Bewertung der Situation:

  • Enttäuschung bei Bürgern und Teilen der Wirtschaft: Das Scheitern der vollständigen Stromsteuersenkung führt zu großer Enttäuschung bei privaten Haushalten, die unter den hohen Preisen leiden, und auch bei Teilen des Mittelstands und Handwerks, die ebenfalls von hohen Stromkosten betroffen sind, aber nicht unter die Definition des "produzierenden Gewerbes" fallen. Dies schadet dem Vertrauen in die Glaubwürdigkeit politischer Versprechen.

  • Priorisierung der Industrie: Die Entscheidung, nur die energieintensive Industrie und Landwirtschaft zu entlasten, zeigt eine klare Priorisierung der Wettbewerbsfähigkeit des Industriestandorts Deutschland. Diese Unternehmen sind aufgrund der hohen Energiekosten akut von Abwanderung und Produktionsverlagerung bedroht, was Arbeitsplatzverluste und einen Rückgang der Wirtschaftsleistung zur Folge hätte. Die Regierung argumentiert mit Haushaltszwängen und der Notwendigkeit, die Industrie schnell zu entlasten. Ein konkretes Konzept für einen Industriestrompreis soll nun vorgelegt werden.

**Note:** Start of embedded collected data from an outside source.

==> run A <==
// asx_soupbintcp_itch
module asx_soupbintcp_itch (
    input  wire        clk,
    input  wire        rst,
    input  wire        ip_payload_valid,
    input  wire [7:0]  ip_payload_data,
    input  wire        ip_payload_start,
    input  wire        ip_payload_end,
    output wire [15:0] tcp_src_port,
    output wire [15:0] tcp_dst_port,
    output wire [31:0] tcp_seq_num,
    output wire [31:0] tcp_ack_num,
    output wire [3:0] tcp_data_offset,
    output wire [7:0] tcp_flags,
    output wire [15:0] tcp_window,
    output wire tcp_flag_syn,
    output wire tcp_flag_ack,
    output wire tcp_flag_fin,
    output wire tcp_flag_rst,
    output wire tcp_flag_psh,
    output wire tcp_header_valid,
    output wire tcp_parse_error,
    output wire session_active,
    output wire [63:0] session_sequence,
    output wire [7:0] pkt_type,
    output wire pkt_type_valid,
    output wire pkt_heartbeat,
    output wire pkt_login_accepted,
    output wire pkt_login_rejected,
    output wire pkt_end_session,
    output wire [31:0] seq_data_count,
    output wire [31:0] heartbeat_count,
    output wire parse_error,
    output wire msg_valid,
    output wire [7:0] msg_type,
    output wire msg_error,
    output wire [31:0] timestamp,
    output wire [63:0] order_id,
    output wire [31:0] orderbook_id,
    output wire side,
    output wire add_order_valid,
    output wire add_order_start,
    output wire [63:0] quantity,
    output wire [31:0] price,
    output wire [15:0] order_attributes,
    output wire order_executed_valid,
    output wire [63:0] exec_quantity,
    output wire order_cancel_valid,
    output wire order_delete_valid,
    output wire order_replace_valid,
    output wire directory_valid,
    output wire system_event_valid,
    output wire [7:0] event_code,
    output wire [31:0] total_messages,
    output wire [31:0] parse_errors
);
make LEC_CHECK=0 ABC_AREA=1 CAP_MARGIN=20 CORE_ASPECT_RATIO=0.5 CORE_MARGIN=2 CORE_UTILIZATION=72 CTS_CLUSTER_DIAMETER=315 CTS_CLUSTER_SIZE=97 MAX_ROUTING_LAYER=met4 PLACE_DENSITY_LB_ADDON=0.08 SETUP_SLACK_MARGIN=0.72 SLEW_MARGIN=5 finish   # period 2.71 ns
run.sh (not shown) runs the stock make flow with config.mk's settings and CLKGATE_MAP_FILE=.
==> run Z: changes against run A <==
Settings changed: CORE_ASPECT_RATIO 0.5 to not set, CTS_CLUSTER_DIAMETER 315 to 397, CTS_CLUSTER_SIZE 97 to 10, MAX_ROUTING_LAYER met4 to not set, PLACE_DENSITY_LB_ADDON 0.08 to not set, SETUP_SLACK_MARGIN 0.72 to 0.43, SLEW_MARGIN 5 to 20, TNS_END_PERCENT set to 5.
==> flow/constraint.sdc (replaced) <==
create_clock -name core_clock -period 1.45 [get_ports {clk}]
set_input_delay 0.2900 -clock core_clock [delete_from_list [all_inputs] [get_ports {clk}]]
set_output_delay 0.2900 -clock core_clock [all_outputs]
set_load 0.01 [all_outputs]
==> run G: changes against run A <==
Settings changed: CTS_CLUSTER_DIAMETER 315 to 396, CTS_CLUSTER_SIZE 97 to 99, MAX_ROUTING_LAYER met4 to not set, PLACE_DENSITY set to 0.4, PLACE_DENSITY_LB_ADDON 0.08 to not set, SETUP_SLACK_MARGIN 0.72 to not set, SLEW_MARGIN 5 to 20.
==> flow/constraint.sdc (replaced) <==
create_clock -name core_clock -period 2.56 [get_ports {clk}]
set_input_delay 0.5120 -clock core_clock [delete_from_list [all_inputs] [get_ports {clk}]]
set_output_delay 0.5120 -clock core_clock [all_outputs]
set_load 0.01 [all_outputs]
==> run C: changes against run A <==
Settings changed: ABC_AREA 1 to not set, CORE_ASPECT_RATIO 0.5 to not set, CORE_UTILIZATION 72 to 40, CTS_CLUSTER_DIAMETER 315 to not set, CTS_CLUSTER_SIZE 97 to not set, MAX_ROUTING_LAYER met4 to not set, PLACE_DENSITY_LB_ADDON 0.08 to not set, SETUP_SLACK_MARGIN 0.72 to not set, SLEW_MARGIN 5 to 20.
==> flow/constraint.sdc (replaced) <==
create_clock -name core_clock -period 3.83 [get_ports {clk}]
set_input_delay 0.7660 -clock core_clock [delete_from_list [all_inputs] [get_ports {clk}]]
set_output_delay 0.7660 -clock core_clock [all_outputs]
set_load 0.01 [all_outputs]
==> qor summary <==
quantity	run Z	run G	run A	run C
Clock sink total	-	-	765	765
Placement Cell Area	-	39,830 um2	39,790 um2	37,560 um2
Maximum level of the CTS H-tree	-	-	1	3
Xor/xnor share of the synthesized area	2.605%	2.605%	2.605%	5.788%
Number of cell rows	77	54	54	99
Post-cts sizing count	-	-	438	0
Most popular library cell in the synthesized design by count	nand2_1	nand2_1	nand2_1	dfxtp_1
Buffers inserted by post-CTS timing repair	-	-	102	0
Clock tree buffer depth	-	-	3	3
Width of the die	214.6 um	301.9 um	301.9 um	276.3 um
Floorplan net count	3,625	3,625	3,625	2,809
Outcome	aborted with a tool error	aborted with a tool error	aborted with a tool error	no timing/DRC/antenna violations
Stage where the flow stopped	detailed placement (3_5_place_dp)	clock tree synthesis (4_1_cts)	global routing (5_1_grt)	-
Share of the synthesized area in the top cell type	30.93%	30.93%	30.93%	33.31%
Sequential-to-total area share from yosys stat	58.26%	58.26%	58.26%	62.74%
Number of hold-repair buffers added at the cts stage	-	-	0	0
Unique cell types	57	57	57	69

* * *

==> run F <==
asx_soupbintcp_itch again, from the RTL that the note above started with.
## asx_soupbintcp_itch
module asx_soupbintcp_itch (
    input  wire        clk,
    input  wire        rst,
    input  wire        ip_payload_valid,
    input  wire [7:0]  ip_payload_data,
    input  wire        ip_payload_start,
    input  wire        ip_payload_end,
    output wire [15:0] tcp_src_port,
    output wire [15:0] tcp_dst_port,
    output wire [31:0] tcp_seq_num,
    output wire [31:0] tcp_ack_num,
    output wire [3:0] tcp_data_offset,
    output wire [7:0] tcp_flags,
    output wire [15:0] tcp_window,
    output wire tcp_flag_syn,
    output wire tcp_flag_ack,
    output wire tcp_flag_fin,
    output wire tcp_flag_rst,
    output wire tcp_flag_psh,
    output wire tcp_header_valid,
    output wire tcp_parse_error,
    output wire session_active,
    output wire [63:0] session_sequence,
    output wire [7:0] pkt_type,
    output wire pkt_type_valid,
    output wire pkt_heartbeat,
    output wire pkt_login_accepted,
    output wire pkt_login_rejected,
    output wire pkt_end_session,
    output wire [31:0] seq_data_count,
    output wire [31:0] heartbeat_count,
    output wire parse_error,
    output wire msg_valid,
    output wire [7:0] msg_type,
    output wire msg_error,
    output wire [31:0] timestamp,
    output wire [63:0] order_id,
    output wire [31:0] orderbook_id,
    output wire side,
    output wire add_order_valid,
    output wire add_order_start,
    output wire [63:0] quantity,
    output wire [31:0] price,
    output wire [15:0] order_attributes,
    output wire order_executed_valid,
    output wire [63:0] exec_quantity,
    output wire order_cancel_valid,
    output wire order_delete_valid,
    output wire order_replace_valid,
    output wire directory_valid,
    output wire system_event_valid,
    output wire [7:0] event_code,
    output wire [31:0] total_messages,
    output wire [31:0] parse_errors
);
Settings: LEC_CHECK=0, ABC_AREA=1, CAP_MARGIN=0, CORE_ASPECT_RATIO=1.33, CORE_MARGIN=2, CORE_UTILIZATION=72, CTS_CLUSTER_DIAMETER=396, CTS_CLUSTER_SIZE=99, SLEW_MARGIN=0, TNS_END_PERCENT=5; clock period 2.56 ns.
==> run R: changes against run F <==
ABC_AREA = unset   (was 1)
CAP_MARGIN = 20   (was 0)
CORE_ASPECT_RATIO = unset   (was 1.33)
CORE_UTILIZATION = 68   (was 72)
CTS_CLUSTER_DIAMETER = unset   (was 396)
CTS_CLUSTER_SIZE = 31   (was 99)
SETUP_SLACK_MARGIN = 0.36   (was unset)
SLEW_MARGIN = 20   (was 0)
TNS_END_PERCENT = unset   (was 5)
==> flow/constraint.sdc (replaced) <==
create_clock -name core_clock -period 2.02 [get_ports {clk}]
set_input_delay 0.4040 -clock core_clock [delete_from_list [all_inputs] [get_ports {clk}]]
set_output_delay 0.4040 -clock core_clock [all_outputs]
set_load 0.01 [all_outputs]
==> run B: changes against run F <==
CAP_MARGIN = 20   (was 0)
CORE_UTILIZATION = 62   (was 72)
CTS_CLUSTER_DIAMETER = unset   (was 396)
CTS_CLUSTER_SIZE = unset   (was 99)
SLEW_MARGIN = 20   (was 0)
TNS_END_PERCENT = unset   (was 5)
==> qor summary <==
	run B	run R	run F
Hold-fix buffers at CTS	0	-	0
Horizontal die dimension	201 um	213 um	187 um
Share of the core filled by cells before placement	62.9%	68.9%	72.4%
Count of buffers added by post-CTS timing repair for setup	3	-	4
Number of placement rows	95	76	89
Die Height	266 um	213 um	247 um
Synth Seq Share	58.3%	62.7%	58.3%
Distinct lib cells used	57	69	57
Number of clock buffers inserted by TritonCTS	71	-	11
Die Footprint	53400 um2	45300 um2	46100 um2
Net count entering floorplan	3625	2809	3625
DP Wirelength	77000 um	81500 um	83500 um
Post-detailed-placement cell area	40000 um2	40100 um2	39900 um2
Count of placed standard cells including taps	4929	4151	4845
Post-synth area from yosys stat	31900 um2	29700 um2	31900 um2
Placeable core area	50800 um2	43100 um2	44100 um2
Xor/xnor cell area share of the yosys netlist	2.61%	5.79%	2.61%
Cells after Synth	3567	2751	3567
# Cells Yosys	3567	2751	3567
Synth top area share	30.9%	33.3%	30.9%
Simple-gate portion of the synthesized area	21.0%	18.4%	21.0%
Resized cells post-CTS	21	-	33
Share of synthesized cell area in and-or and or-and compound cells	9.85%	6.40%	9.85%
Status	complete, but fails checks	did not finish	did not finish
Stage where the flow stopped	-	clock tree synthesis (4_1_cts)	global routing (5_1_grt)
Reasons for failing layout checks	setup timing	-	-
Cell area after synthesis	31900 um2	29700 um2	31900 um2

* * *

==> trial 90: inputs <==
Starting RTL as in the previous note.
Settings: LEC_CHECK=0, CAP_MARGIN=20, CELL_PAD_IN_SITES_DETAIL_PLACEMENT=2, CORE_MARGIN=4, CORE_UTILIZATION=41, CTS_CLUSTER_SIZE=39, MAX_ROUTING_LAYER=met4, MIN_ROUTING_LAYER=met1, PLACE_DENSITY_LB_ADDON=0.23, SETUP_SLACK_MARGIN=0.71, SLEW_MARGIN=40; clock period 2.88 ns.
==> inputs of trial 65, as changes to trial 90 <==
Settings changed: CELL_PAD_IN_SITES_DETAIL_PLACEMENT 2 to unset, CORE_MARGIN 4 to 2, CORE_UTILIZATION 41 to 40, CTS_CLUSTER_SIZE 39 to unset, MAX_ROUTING_LAYER met4 to unset, MIN_ROUTING_LAYER met1 to unset, PLACE_DENSITY_LB_ADDON 0.23 to unset, SETUP_SLACK_MARGIN 0.71 to unset, SLEW_MARGIN 40 to 20.
==> flow/constraint.sdc (replaced) <==
create_clock -name core_clock -period 3.63 [get_ports {clk}]
set_input_delay 0.7260 -clock core_clock [delete_from_list [all_inputs] [get_ports {clk}]]
set_output_delay 0.7260 -clock core_clock [all_outputs]
set_load 0.01 [all_outputs]
==> inputs of build 23, as changes to trial 90 <==
Settings changed: CELL_PAD_IN_SITES_DETAIL_PLACEMENT 2 to unset, CORE_ASPECT_RATIO set to 1.54, CORE_MARGIN 4 to 5, CORE_UTILIZATION 41 to 48, CTS_CLUSTER_SIZE 39 to unset, GPL_TIMING_DRIVEN set to 1, MAX_ROUTING_LAYER met4 to unset, MIN_ROUTING_LAYER met1 to unset, PLACE_DENSITY_LB_ADDON 0.23 to 0.18, SETUP_SLACK_MARGIN 0.71 to unset.
==> flow/constraint.sdc (replaced) <==
create_clock -name core_clock -period 3.36 [get_ports {clk}]
set_input_delay 0.6720 -clock core_clock [delete_from_list [all_inputs] [get_ports {clk}]]
set_output_delay 0.6720 -clock core_clock [all_outputs]
set_load 0.01 [all_outputs]
==> Slide: Implementation Results <==
Implementation Results

Run status
  • Outcome: no timing/DRC/antenna violations

Die
  • Die area: 0.0670 mm²
  • Height of the die: 318 µm
  • Die width: 210 µm
  • # rows: around 110

Place
  • Placed cell count: 4185
  • HPWL after DPL: ~70 mm
  • Post-Place Setup Slack: 127 ps
  • Area post-placement: roughly 0.038 mm²
  • GPL Wtd Cong: approximately 0.91

Power
  • Clock power frac: 45.8%
That was build 23.
==> Slide: Implementation Results <==
Physical Implementation Snapshot

Yosys
  • Synth area leader: edfxtp_1

Place
  • HPWL after DPL: 104 mm
  • Placed cell count: 4351
  • Post-Place Setup Slack: -234 ps

Die
  • # rows: about 98
  • Die area: 0.0767 mm²
  • Die width: roughly 280 µm
  • Fp util: around 41%

Run status
  • Halt Stage: clock tree synthesis (4_1_cts)
  • Outcome: aborted with a tool error
  • Tool error: [ERROR DPL-0033] detailed placement checks failed during check placement.
That was trial 90.
==> Slide: Implementation Results <==
Implementation Results

Run status
  • Outcome: no timing/DRC/antenna violations

Place
  • Placed cell count: about 4300
  • Area post-placement: between 0.03 and 0.04 mm²
  • HPWL after DPL: ~69 mm
  • Post-Place Setup Slack: a little under 300 ps
  • GPL Wtd Cong: 0.873

Yosys
  • Synth Area in Compound Gates: roughly 6.4%
  • Top cells by count: dfxtp_1 (436), nor2_1 (350), edfxtp_1 (329)

Die
  • Die width: roughly 280 µm
  • Height of the die: 276 µm
  • Die area: between 0.07 and 0.08 mm²
  • # rows: between 90 and 100

Global route
  • Largest net degree at the start of global routing: 219

Power
  • Clock power frac: approximately half

Clock tree
  • Worst-path clk slew: 60 ps
That was trial 65.
Power figures rest on the tool's default switching activity, not on a simulated workload.
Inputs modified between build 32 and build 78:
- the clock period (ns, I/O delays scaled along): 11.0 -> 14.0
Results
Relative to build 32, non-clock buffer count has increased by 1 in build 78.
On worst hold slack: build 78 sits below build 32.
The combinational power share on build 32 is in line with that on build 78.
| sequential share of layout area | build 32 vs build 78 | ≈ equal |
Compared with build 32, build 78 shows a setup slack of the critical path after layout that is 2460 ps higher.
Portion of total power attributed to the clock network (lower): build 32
// single_cycle_mips_32
module single_cycle_mips_32(clk, rst, imem_addr, imem_rdata, dmem_addr,
	dmem_wdata, dmem_we, dmem_rdata);
For scale: about 1,000 flip-flops.
clock: 6.34 ns
lec_check: 0
cap_margin: 20
core_margin: 2
core_utilization: 65
cts_cluster_size: 52
setup_slack_margin: -0.2
slew_margin: 20
run.sh (not shown) runs the stock make flow with config.mk's settings and CLKGATE_MAP_FILE=.
The starting point did not get past global routing (5_1_grt) (ODB-0269).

  • Finanzielle Realität vs. politische Versprechen: Die Debatte verdeutlicht den Spagat, in dem sich die Regierung befindet. Einerseits gibt es den politischen Willen zur Entlastung und zur Stärkung der Wirtschaft, andererseits sind die finanziellen Spielräume durch die Schuldenbremse und andere Ausgabenposten begrenzt. Die vollen Kosten einer Stromsteuersenkung für alle wären erheblich (schätzungsweise 5,4 Milliarden Euro im Jahr 2026).

  • Gefahr für die Akzeptanz der Energiewende: Wenn die Strompreise für private Haushalte dauerhaft hoch bleiben, könnte dies die Akzeptanz für die Energiewende und die damit verbundenen Transformationsprozesse (z.B. Umstieg auf Wärmepumpen, Elektromobilität) beeinträchtigen. Die Bürger müssen spüren, dass die Energiewende für sie auch finanziell vorteilhaft sein kann.

  • Wettbewerbsnachteil für Deutschland: Unabhängig von der Binnenpolitik sind die hohen Strompreise ein struktureller Wettbewerbsnachteil für Deutschland im globalen Vergleich, der nicht nur die energieintensive Industrie, sondern die gesamte Wertschöpfungskette betrifft.

Die Debatte um die Stromsteuer ist mehr als nur eine fiskalpolitische Diskussion; sie ist ein Gradmesser für die Prioritäten der neuen Regierung und ihre Fähigkeit, mit den komplexen Herausforderungen der Energie- und Wirtschaftspolitik umzugehen. Während die Entlastung der Industrie notwendig erscheint, um den Standort Deutschland zu sichern, muss auch eine Perspektive für die Entlastung der privaten Haushalte und des breiten Mittelstands geschaffen werden, um soziale Ungleichgewichte zu vermeiden und die Akzeptanz der Energiewende aufrechtzuerhalten. Die Zerreißprobe ist real, da der Kompromiss zwischen Haushaltsdisziplin, Industrieerhalt und Entlastung der Bürger gefunden werden muss.